Tag Archives: Brahms

AUSTRALIAN CHAMBER ORCHESTRA : BRAHMS AND DVORAK @ CITY RECITAL HALL

The wonderful concert that brought the ACO’s 2019 season to a close was entitled BRAHMS/DVORAK with the ACO in glorious rich and finely nuanced form under the leadership of Tognetti whose conducting was precise , vigorous and yet extremely expressive as well .

Andrew Ford’s ‘Fanfare for Neverland’ ( a world premiere) for solo trumpet as played by Visa Haarala up in the top gallery was a bright yet lyrical piece , with the trumpet slithering , skittering and sliding .

The Australian premiere of Andrew Norman’s Grand Turismo followed , using eight virtuoso violinists .It is a flurried , circular conversation between them , at times sharp and spiky then suddenly contrasted with soft lyrical segments and tiny pauses of stillness. The emphatic animated ensemble music has ominous pulsating under rhythms.

Brahms ‘Concerto for violin and cello in A Minor ‘(Double Concerto) made up the bulk of the first half , with the ACO enlarged to the size of a full symphony orchestra , a treat featuring Tognetti on violin and Timo-Veikko Valve on cello in an extraordinary partnership, Helena Rathbone beating time when Tognetti was playing . The entire work crackled with tension.

The first movement began stridently Valve on cello passionately , elegantly ‘singing’ then becoming fiery. lighter flowing sections were contrasted with scurrying orchestral swells .A duet between Tognetti and Valve was hovering lyrical and humming.  It was then Tognetti’s turn to ‘ sing’ on the violin in an eloquent , heartbroken fragile solo with the Orchestra dynamically accompanying. Continue reading AUSTRALIAN CHAMBER ORCHESTRA : BRAHMS AND DVORAK @ CITY RECITAL HALL

WILLOUGHBY SYMPHONY : BRAVURA : THE CONCOURSE CHATSWOOD

BRAVURA indeed with an astonishing ,breathtaking performance by the Willoughby Symphony with their latest concert BRAVURA and guest star Tony Lee on piano . Dr Nicholas Milton conducted energetically and enthusiastically yet was extremely precise .The orchestra gave a crisp , polished performance that was inspired, fiery and passionate where required with a rich well – rounded tone.
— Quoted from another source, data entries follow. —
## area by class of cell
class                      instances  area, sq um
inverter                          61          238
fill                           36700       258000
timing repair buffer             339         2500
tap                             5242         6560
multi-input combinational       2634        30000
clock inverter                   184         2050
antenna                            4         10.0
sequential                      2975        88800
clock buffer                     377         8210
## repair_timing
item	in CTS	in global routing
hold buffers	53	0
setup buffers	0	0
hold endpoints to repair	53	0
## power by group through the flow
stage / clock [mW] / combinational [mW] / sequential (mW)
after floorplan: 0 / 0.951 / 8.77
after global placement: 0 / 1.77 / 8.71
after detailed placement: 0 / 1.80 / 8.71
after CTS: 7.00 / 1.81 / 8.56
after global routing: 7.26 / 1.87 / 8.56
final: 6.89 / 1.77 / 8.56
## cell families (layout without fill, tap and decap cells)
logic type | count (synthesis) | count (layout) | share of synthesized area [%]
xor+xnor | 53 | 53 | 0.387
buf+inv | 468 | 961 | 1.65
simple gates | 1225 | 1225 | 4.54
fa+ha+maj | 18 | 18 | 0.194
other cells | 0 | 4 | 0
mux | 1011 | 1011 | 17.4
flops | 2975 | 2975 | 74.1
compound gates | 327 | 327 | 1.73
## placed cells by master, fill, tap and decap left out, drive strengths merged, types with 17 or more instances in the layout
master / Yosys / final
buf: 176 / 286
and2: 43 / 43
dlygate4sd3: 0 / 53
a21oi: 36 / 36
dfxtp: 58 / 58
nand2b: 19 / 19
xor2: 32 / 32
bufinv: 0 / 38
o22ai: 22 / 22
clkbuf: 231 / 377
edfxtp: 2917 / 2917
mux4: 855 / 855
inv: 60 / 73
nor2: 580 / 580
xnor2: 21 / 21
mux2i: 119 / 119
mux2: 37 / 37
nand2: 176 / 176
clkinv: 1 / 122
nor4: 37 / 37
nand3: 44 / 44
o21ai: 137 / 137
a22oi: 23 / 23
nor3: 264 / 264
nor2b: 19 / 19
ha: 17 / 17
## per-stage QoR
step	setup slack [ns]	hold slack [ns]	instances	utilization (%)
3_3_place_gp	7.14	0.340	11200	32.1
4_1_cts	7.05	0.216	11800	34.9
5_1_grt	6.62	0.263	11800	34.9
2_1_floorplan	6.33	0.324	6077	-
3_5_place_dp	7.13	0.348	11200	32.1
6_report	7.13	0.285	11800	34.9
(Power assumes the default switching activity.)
First we heard Zoltan Kodaly’s Dances of Galanta , a set of Hungarian dances based on traditional Gypsy themes . Horns blare then the exuberant dances begin with their whirling , infectious melodies , with slithering sensuous clarinet ,shimmering , quivering strings and insistent woodwind leading to the fiery , explosive conclusion .
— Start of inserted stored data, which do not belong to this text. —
`src/hdl/cdm_pkg.sv`:
```
// Shared types and constants for the two-channel coincidence matcher.
`default_nettype none
package cdm_pkg;

    localparam int STORE_DEPTH_DEF = 1024;
    localparam int MAX_MATCHES_DEF = 64;
    localparam int FINE_BITS_DEF   = 8;

    localparam int TIME_W   = 48;
    localparam int FINE_W   = 16;
    localparam int CHARGE_W = 16;
    localparam int WINDOW_W = 16;
    localparam int TOF_W    = 26;
    localparam int FUNC_W   = 2;

    localparam logic [WINDOW_W-1:0] WINDOW_RESET = WINDOW_W'(100);

    localparam logic [FUNC_W-1:0] FUNC_LOAD  = 2'd0;
    localparam logic [FUNC_W-1:0] FUNC_MATCH = 2'd1;
    localparam logic [FUNC_W-1:0] FUNC_CLEAR = 2'd2;

    typedef struct packed {
        logic [FUNC_W-1:0]   func;
        logic [TIME_W-1:0]   event_time;
        logic [FINE_W-1:0]   fine_time;
        logic [CHARGE_W-1:0] charge;
    } t_in;

    typedef struct packed {
        logic signed [TOF_W-1:0] time_of_flight;
        logic [CHARGE_W-1:0]     charge_first;
        logic [CHARGE_W-1:0]     charge_second;
        logic [TIME_W-1:0]       time_first;
        logic                    last;
        logic                    truncated;
        logic                    dropped;
    } t_out;

    typedef struct packed {
        logic [TIME_W-1:0]   event_time;
        logic [FINE_W-1:0]   fine_time;
        logic [CHARGE_W-1:0] charge;
    } t_entry;

    // classification of one stored entry against the current query
    typedef struct packed {
        logic                    early;
        logic                    late;
        logic signed [TOF_W-1:0] tof;
        logic [CHARGE_W-1:0]     charge_second;
    } t_eval;

    typedef enum logic [2:0] {
        S_IDLE,
        S_READ,
        S_DIFF,
        S_EVAL,
        S_FLUSH
    } t_state;

endpackage
`default_nettype wire

```
`src/hdl/cdm_eval.sv`:
```
// Shared compare unit: coarse delta, window test and saturated time of flight.
`default_nettype none
module cdm_eval #(
    parameter int FINE_FRACTION_BITS = cdm_pkg::FINE_BITS_DEF
) (
    input  wire logic                          i_clk,
    input  wire logic                          i_load,
    input  wire cdm_pkg::t_entry               i_entry,
    input  wire logic [cdm_pkg::TIME_W-1:0]    i_query_time,
    input  wire logic [cdm_pkg::FINE_W-1:0]    i_query_fine,
    input  wire logic [cdm_pkg::WINDOW_W-1:0]  i_window,
    output cdm_pkg::t_eval                     o_res
);
    import cdm_pkg::*;

    localparam int DW    = TIME_W + 1;
    localparam int SUM_W = 64;

    logic signed [DW-1:0]    r_delta;
    logic [FINE_W-1:0]       r_fine_s;
    logic [CHARGE_W-1:0]     r_chg_s;

    logic signed [DW-1:0]    w_pos;
    logic signed [DW-1:0]    w_neg;
    logic signed [SUM_W-1:0] sum;
    logic [SUM_W-TOF_W:0]    sum_hi;
    logic                    in_range;

    // stage 1: coarse difference, stored minus query
    always_ff @(posedge i_clk) begin
        if (i_load) begin
            r_delta  <= $signed({1'b0, i_entry.event_time}) - $signed({1'b0, i_query_time});
            r_fine_s <= i_entry.fine_time;
            r_chg_s  <= i_entry.charge;
        end
    end

    // stage 2: window test and time of flight in parallel
    always_comb begin
        w_pos    = $signed({{(DW-WINDOW_W){1'b0}}, i_window});
        w_neg    = -w_pos;
        sum      = ($signed({{(SUM_W-DW){r_delta[DW-1]}}, r_delta}) <<< FINE_FRACTION_BITS)
                 + $signed({{(SUM_W-FINE_W){1'b0}}, r_fine_s})
                 - $signed({{(SUM_W-FINE_W){1'b0}}, i_query_fine});
        sum_hi   = sum[SUM_W-1:TOF_W-1];
        in_range = (&sum_hi) | (~|sum_hi);

        o_res.early         = r_delta < w_neg;
        o_res.late          = r_delta > w_pos;
        o_res.charge_second = r_chg_s;
        if (in_range) begin
            o_res.tof = sum[TOF_W-1:0];
        end else if (sum[SUM_W-1]) begin
            o_res.tof = {1'b1, {(TOF_W-1){1'b0}}};
        end else begin
            o_res.tof = {1'b0, {(TOF_W-1){1'b1}}};
        end
    end

endmodule
`default_nettype wire

```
For this reviewer the major highlight was Franz Lizst’s Piano Concerto No 2 in A , S 125 in four movements with multi award-winning Australian Lee as soloist. It began at a moderate pace with flowing woodwind which were joined by rich strings. Lee on piano at first played delicately, like crystal water drops. It then became shimmering and cascading , changing to fiery and emphatic , insisting listen to me! .There was an almost martial atmosphere at this point , strings a strong undercurrent . Lee on piano suddenly leaps and bounds, with scurrying strings.

The piano returns to whirling and leaping with a sudden change back to shimmering crystal . Pulsating throbbing strings rumble while the piano floats into a lyrical, flowing solo ‘aria’ which then changes to an emphatic, spiky dialogue – almost confrontation – with the Orchestra before a return to calmer waters. But then Lee on piano suddenly darts and jumps leading to the crashing , tumultuous ending , leaving everyone gasping.

For an encore Lee treated us to a volcanic ,insistent solo performance of the last movement of Prokofiev’s 7th Sonata that took us to interval.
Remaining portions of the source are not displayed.